> _YOUR TASK_
Return each line exactly as written. Begin with the first line of the entries and end with the line that has "export CORE_MARGIN = 1.5".

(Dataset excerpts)
==> config.mk <==
export PLATFORM = sky130hd
export DESIGN_NAME = reg_file
export DESIGN_NICKNAME = d
export VERILOG_FILES = /design/src/hw/reg_file.sv
export VERILOG_INCLUDE_DIRS = /design/src /design/src/hw
export SDC_FILE = /design/constraint.sdc
export NUM_CORES = 1
export LEC_CHECK = 0
export BUFFER_PORTS_ARGS = -buffer_cell sky130_fd_sc_hd__buf_2
export CORE_MARGIN = 1.5
export CORE_UTILIZATION = 60
export DETAILED_ROUTE_END_ITERATION = 7
export PLACE_DENSITY = 0.77
export SETUP_SLACK_MARGIN = 0.5
export SLEW_MARGIN = 20
export SYNTH_ARGS = -nofsm -noshare
export SYNTH_HDL_FRONTEND = slang
export SYNTH_SLANG_ARGS = --single-unit
==> constraint.sdc <==
create_clock -name clock -period 2.6 [get_ports clock]
set_input_delay 0.52 -clock clock [delete_from_list [all_inputs] [get_ports clock]]
set_output_delay 0.52 -clock clock [all_outputs]
set_load 0.02 [all_outputs]
==> src/hw/core_config.svh <==
`ifndef CORE_CONFIG_SVH
`define CORE_CONFIG_SVH

`define XLEN       32   // data and address width
`define DMEM_WORDS 256  // data ram depth, power of two
`define NREGS      32

`endif

==> src/hw/reg_file.sv <==
`timescale 1ns/1ps
`include "core_config.svh"

module reg_file (
    input  logic                        clock,
    input  logic                        reset,
    input  logic                        we_i,
    input  logic [$clog2(`NREGS)-1:0]   waddr_i,
    input  logic [`XLEN-1:0]            wdata_i,
    input  logic [$clog2(`NREGS)-1:0]   raddr_i,
    output logic [`XLEN-1:0]            rdata_o
);
    logic [`XLEN-1:0] regs [`NREGS];
    logic             wr_live;

    assign wr_live = we_i & (waddr_i != '0);  // x0 stays zero

    always_ff @(posedge clock) begin
        if (reset) begin
            for (int i = 0; i < `NREGS; i++) begin
                regs[i] <= '0;
            end
        end else if (wr_live) begin
            regs[waddr_i] <= wdata_i;
        end
    end

    // write-through so writeback is visible one cycle early
    assign rdata_o = (wr_live && waddr_i == raddr_i) ? wdata_i : regs[raddr_i];

endmodule

# After elaboration in Yosys (flattened, before gate mapping)
# Memories as Yosys holds them, arrays and structs flattened.
# Cells that the tools add are included.
[totals]
memories = 1
ram_bits = 1024
latchBits = 0
input_bits = 45
regBits = 0
romBits = 0
[classes]
shift = 0
addsub = 0
mux = 9
order_cmp = 0
mul = 0
n_bitwise = 1
div = 0
eq_ne = 1
reduce_logical = 3
[mem_list]
columns = ["memory", "words", "width", "rd", "rd_ports_with_merged_regs", "wr", "line_no", "source"]
rows = [
  ["regs", 32, 32, 1, 0, 32, "reg_file.sv:13", "logic [`XLEN-1:0] regs [`NREGS];"],
]
[op_table]
columns = ["operator", "count"]
rows = [
  ["two-way mux 32 bit", 2],
  ["OR reduction 32 bit", 1],
  ["two-way mux 1 bit", 6],
  ["== test 5 bit", 1],
  ["two-way mux 5 bit", 1],
  ["nonzero test 5 bit", 1],
  ["bitwise AND 1 bit", 1],
  ["logical AND 1 bit", 1],
]

# Depth between registers and ports, before layout
# Gate-level depths: netlist of run 1.
[depth]
word_depth = 7
ltp_mapped = 8
depth_no_buf = 5

# Worst setup path before layout of run 1
# OpenSTA, ideal clock, no wires.
[synth_path]
kind = "input to output"
startpoint = "input port raddr_i[0]"
endpoint = "output port rdata_o[16]"
path_buffers = 3
arrival_ps = 2161
path_stages = 7
path_slack_ps = -81
path_cell_list = "buf_6 > buf_12 > buf_12 > mux4_1 > o22ai_1 > or4_1 > o21ai_1"
[synth_via]
elab_chain_cells = 3
elab_cells_between_ends = 4
cone_classes = "eq/ne (1); mux (1); reduce/logical (1); memory (1)"
[synth_rtl]
columns = ["item", "line_no", "source"]
rows = [
  ["start: declaration", "reg_file.sv:10", "input logic [$clog2(`NREGS)-1:0] raddr_i,"],
  ["parallel branches: the longest is 2 deep, another holds memory read (32 x 32 bit)", "--", ""],
  ["two-way mux 32 bit *", "reg_file.sv:29", "assign rdata_o = (wr_live && waddr_i == raddr_i) ? wdata_i : regs[raddr_i];"],
  ["end: declaration", "reg_file.sv:11", "output logic [`XLEN-1:0] rdata_o"],
]
# Every way passes the cells marked *.

# Final worst setup path of run 1
[layout_path]
startpoint = "input port raddr_i[1]"
endpoint = "output port rdata_o[8]"
# The elaborated chain is that of the path after synthesis.

==> results.tsv, run 1 <==
stage	metric	value	unit
sta	setup_slack	-312	ps
logic_synthesis	yosys_warnings	0	
clock_network	cts_tree	yes	
floorplanning	die_y	280	um
drt	drt-vias-per-instance	6.64	
sta	maxSlewHeadroom	55.1	%
cells_and_area	reg_top3	regs (1024)	
grt	grt_usage	35.0	%
grt	overflow	0	
cells_and_area	drive_above_1_share	30.6	%
status	violations	negative setup slack	
drt	routedWlPerCell	32.5	um
critical_path	cp.arrival	2390	ps
sta	rsz0062_at_grt	yes	
critical_path	critPathMaxFanout	7	
drt	drt-initial-drc-count	4317	
drt	drtPass1Iterations	6	
sta	final-setup-viol-count	32	
place	dp_hpwl	79300	um
critical_path	critPathMaxStageDelay	460	ps
floorplanning	io_pins	77	
cells_and_area	fill_cells	4438	
status	outcome	finished with violations	
drt	vias	28400	
logic_synthesis	yosysSeqAreaShare	66.6	%
grt	grt_max_degree	33	
floorplanning	dieArea	78700	um2
critical_path	critical-path-slowest-cell	or4_4	
cells_and_area	finalNonFillerCells	4268	
clock_network	htreeDepth	3	
critical_path	critPathLaunchType	input port	
sta	period_needed	2910	ps
sta	tightest_slew	673	ps
place	dp.cells	4006	
clock_network	clock_path_buffers	3	
clock_network	cts.clk_slew.worst_paths	60	ps
logic_synthesis	syn_area_per_cell	16.0	um2
place	finalWeightedCongestion	0.870	
job	drv_cap	0	
clock_network	clockRootBuffer	clkbuf_16	
cells_and_area	nets	3195	
grt	grt_first_pass_wirelength	193000	um
cells_and_area	largest_reg_flops	1024	
drt	drc	0	
critical_path	cp_cell_sequence	buf_16, buf_12, buf_12, buf_4, buf_4, mux4_2, o22ai_4, or4_4, o21ai_4, buf_6	
critical_path	worstPathRequired	2080	ps
cells_and_area	regMostFlops	regs	
sta	clock.fmax	343	MHz
clock_network	post_cts_hold_buffer_count	0	
place	io_buffers	76	
floorplanning	dieWidth	280	um
drt	drt.antenna.violating_nets	0	
pwr	peakVddDrop	0.493	mV
floorplanning	core_area	76100	um2
sta	finalCritPeriodShare	112	%
pwr	total_power	37500	uW
logic_synthesis	syn_area	46200	um2
critical_path	cp-end-kind	primary output	
sta	finalHoldViolations	0	
floorplanning	rows	101	
logic_synthesis	ys_ff_latch	1024	
logic_synthesis	synthCells	2887	
critical_path	crit_type	in -> out	
grt	antenna_found_initial	9	
floorplanning	initial_core_util	60.7	%
grt	grt_pass1_vias	28600	
cells_and_area	syn_to_final_growth	20.1	%
clock_network	numCtsBuffers	103	
drt	wirelength	139000	um
clock_network	numClockSinks	1024	
sta	maxSlewViolCount	0	
pwr	powerDensity	676	nW/um2
logic_synthesis	synth_cell_types	31	
pwr	leakage	0.0197	uW
cells_and_area	regArea	30700	um2
hold_path	hp-class	in -> reg	
cells_and_area	multi_input_area	15100	um2
==> area by class of cell <==
type / count / share of cell area (%)
sequential: 1024 / 55.4
multi-input combinational: 1603 / 27.3
timing repair buffer: 418 / 9.22
clock buffer: 131 / 4.99
tap: 1030 / 2.32
clock inverter: 59 / 0.769
antenna: 3 / 0.0135
==> Yosys cell counts <==
cell         n  area, um2
buf_8        1       15.0
buf_6       14        158
o21ai_1     31        155
clkbuf_4     1       7.51
a2111o_1     1       11.3
nand3b_1     8       60.1
and2_1     992       6210
or2_2       31        194
or3_1        3       18.8
nand2b_1     1       6.26
buf_2       41        205
mux4_2     224       5040
nor2b_1      2       12.5
or3b_2       4       35.0
nor3_1       2       10.0
nand2_1     36        135
or4_1       31        233
nand4_1      1       6.26
buf_12      11        220
nor2_1      34        128
clkbuf_1   217        815
a211oi_1     1       7.51
nand3_1      4       20.0
o22ai_1    124        776
xnor2_1      5       43.8
conb_1       1       3.75
buf_4        4       30.0
buf_1        2       7.51
edfxtp_1  1024      30700
mux4_1      32        841
mux2i_1      4       40.0
==> cells in the final DEF (no fill, tap or decap), types with 8 or more instances in the layout <==
master,instances
or4_4,31
nand2_1,30
o21ai_4,28
buf_2,39
clkinv_1,30
and2_1,992
clkinv_2,17
clkbuf_16,123
or2_4,19
o22ai_4,14
nor2_2,31
clkbuf_1,24
buf_16,21
nand3b_1,8
o22ai_2,42
mux4_1,16
buf_6,56
o22ai_1,68
or2_2,12
mux4_2,240
buf_12,86
conb_1,32
buf_4,193
edfxtp_1,1024
==> power breakdown <==
group | internal, uW | switching [uW] | total, uW
registers | 19000 | 276 | 19300
clock network | 8080 | 6260 | 14300
logic | 1780 | 2060 | 3850
total | 28900 | 8600 | 37500
==> through the flow <==
stage / util (%) / worst slack [ps] / TNS [ps] / area [um2] / hold WS [ps]
after floorplan: - / 2.38 / 0 / 46800 / 718
after global routing: 72.9 / -342 / -9520 / 55500 / 419
final: 73.0 / -312 / -8180 / 55500 / 451
after detailed placement: 66.0 / -509 / -12170 / 50200 / 1100
after global placement: 66.0 / -487 / -11700 / 50200 / 1100
after CTS: 71.4 / -255 / -6720 / 54300 / 406
==> critical path, delay by kind of cell <==
family,cells,cell delay [ps]
buffers and inverters,6,880
and+or+nand+nor,1,460
AOI/OAI and AO/OA,2,270
muxes,1,250
==> metal layers <==
layer / vias to the layer above / routed length (um) / global-route usage, %
li1: 11200 / - / -
met1: 14400 / 47100 / 45.3
met2: 2334 / 66200 / 54.6
met3: 413 / 18300 / 9.40
met4: 2 / 7120 / 18.5
met5: - / 13 / 0
==> path summary, 6_finish.rpt <==
check | startpoint | endpoint | slack, ps | cells past startpoint
worst max-delay path | raddr_i[1] | rdata_o[8] | -310 | 10
worst min-delay path | reset | regs[0][26]$_SDFFCE_PN0P_ | 450 | 2
==> what timing repair did <==
action	4_1_cts	5_1_grt
gates resized for setup	146	97
setup buffers	3	39
gates cloned	10	17
setup endpoints to repair	32	32
pin swaps	12	47
==> logic make-up after synthesis <==
| kind of cell | share of synthesized area, % |
|---|---|
| and+or+nand+nor | 15.3 |
| DFF | 66.6 |
| xor gates and xnor gates | 0.0948 |
| muxes | 12.8 |
| AOI/OAI and AO/OA | 2.06 |
| buffers and inverters | 3.16 |
| other | 0.00812 |
Power figures use the tool's default switching activity.
==> run 2: changes to the inputs <==
==> constraint.sdc (replaced) <==
create_clock -name clock -period 2.6 [get_ports clock]
set_input_delay 0.26 -clock clock [delete_from_list [all_inputs] [get_ports clock]]
set_output_delay 0.26 -clock clock [all_outputs]
set_load 0.02 [all_outputs]
==> run 2 against run 1 <==
Flip-flop and latch count is the same. Global-route usage shrank 3.1 points. Largest power group unchanged. Critical path depth shrank 4. Count of clock-buffer cells in the layout shrank 3. Non-clock buffer count decreased by 175. Setup slack better by 280 ps. Highest routed layer unchanged. Sequential power is essentially flat. Utilization decreased by 4.1 points. Clock power rose by 3%. The flow still finishes with violations (negative setup slack). Sequential share of layout area up 3.3 points.
==> results.tsv, run 2 (same netlist as run 1, synthesis figures left out) <==
stage	metric	value	unit	change
floorplanning	core_area	76100	um2	unchanged
floorplanning	initial_core_util	60.7	%	unchanged
sta	final-setup-viol-count	4		-88%
place	finalWeightedCongestion	0.889		+2.2%
clock_network	cts_tree	yes		
critical_path	critPathLaunchType	flip-flop		
clock_network	clock_path_buffers	3		unchanged
hold_path	hold_depth	2		unchanged
cells_and_area	final_area	52400	um2	-5.6%
cells_and_area	fill_cells	4878		+9.9%
clock_network	numClockSinks	1024		unchanged
cells_and_area	regMostFlops	regs		
critical_path	critPathMaxStageDelay	550	ps	+90 ps
clock_network	cts.clk_slew.worst_paths	60	ps	about the same
grt	grt_max_degree	48		+45%
floorplanning	rows	101		unchanged
pwr	powerDensity	710	nW/um2	+5.1%
sta	finalCritPeriodShare	101	%	-11 points
critical_path	critical-path-slowest-cell	or4_4		
sta	finalHoldViolations	0		unchanged
job	drv_cap	0		unchanged
cells_and_area	nets	3021		-5.4%
pwr	leakage	0.0183	uW	-7.3%
critical_path	critPathMaxFanout	1		-6
critical_path	worstPathRequired	2340	ps	+260 ps
critical_path	crit_family	simple AND/OR/NAND/NOR gates		
critical_path	critical_path_buf_inv_count	2		-4
clock_network	htreeDepth	3		unchanged
sta	period_needed	2630	ps	-284 ps
place	placed_area	48300	um2	-3.7%
cells_and_area	drive_above_1_share	25.7	%	-4.9 points
hold_path	hp-class	in -> reg		
drt	vias	26400		-7.0%
floorplanning	die_y	280	um	unchanged
floorplanning	dieArea	78700	um2	unchanged
sta	maxSlewHeadroom	24.8	%	-30 points
drt	drtPass1Iterations	5		-1
critical_path	path_common_cell	buf_6		
cells_and_area	final_common_cell	edfxtp_1		
sta	timing.hold.ws	42.5	ps	-409 ps
place	io_buffers	76		unchanged
floorplanning	dieWidth	280	um	unchanged
cells_and_area	regArea	30700	um2	unchanged
sta	rsz0062_at_grt	yes		
sta	tightest_slew	1130	ps	+455 ps
sta	maxSlewViolCount	0		unchanged
sta	setup_slack	-28.3	ps	+284 ps
pwr	total_power	37200	uW	-0.83%
grt	overflow	0		unchanged
sta	clock.fmax	380	MHz	+11%
hold_path	hp-start	wdata_i[11]		
grt	grt_usage	31.9	%	-3.1 points
clock_network	numCtsBuffers	104		+0.97%
drt	drc	0		unchanged
cells_and_area	reg_top3	regs (1024)		
status	violations	negative setup slack		
critical_path	cp_num_cells	6		-4
cells_and_area	final_cell_mix	edfxtp_1, and2_1, mux4_2, buf_4, clkbuf_16		
critical_path	critical_path.startpoint	regs[1][28]$_SDFFCE_PN0P_		
place	dp.cells	3900		-2.6%
drt	drt.antenna.violating_nets	0		unchanged
clock_network	clockRootBuffer	clkbuf_16		
drt	drt-vias-per-instance	6.43		-3.2%
grt	antenna_found_initial	8		-1
critical_path	cp_cell_sequence	mux4_2, o22ai_2, buf_6, or4_4, o21ai_2, buf_6		
grt	grt_pass1_vias	26900		-6.2%
cells_and_area	syn_to_final_growth	13.4	%	
floorplanning	io_pins	77		unchanged
hold_path	holdPathEnd	regs[20][11]$_SDFFCE_PN0P_		
cells_and_area	largest_reg_flops	1024		unchanged
pwr	peakVddDrop	0.727	mV	+48%
critical_path	crit_type	reg -> out		
status	outcome	finished with violations		
critical_path	cp.arrival	2370	ps	-20 ps
critical_path	cp-end-kind	primary output		
cells_and_area	multi_input_area	14800	um2	-2.4%
grt	grt_first_pass_wirelength	179000	um	-7.2%
drt	wirelength	123000	um	-11%
cells_and_area	finalNonFillerCells	4097		-4.0%
drt	drt-initial-drc-count	3399		-21%
place	dp_hpwl	72300	um	-8.9%
drt	routedWlPerCell	30.0	um	-7.7%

> _ANSWER SECTION_
==> config.mk <==
export PLATFORM = sky130hd
export DESIGN_NAME = reg_file
export DESIGN_NICKNAME = d
export VERILOG_FILES = /design/src/hw/reg_file.sv
export VERILOG_INCLUDE_DIRS = /design/src /design/src/hw
export SDC_FILE = /design/constraint.sdc
export NUM_CORES = 1
export LEC_CHECK = 0
export BUFFER_PORTS_ARGS = -buffer_cell sky130_fd_sc_hd__buf_2
export CORE_MARGIN = 1.5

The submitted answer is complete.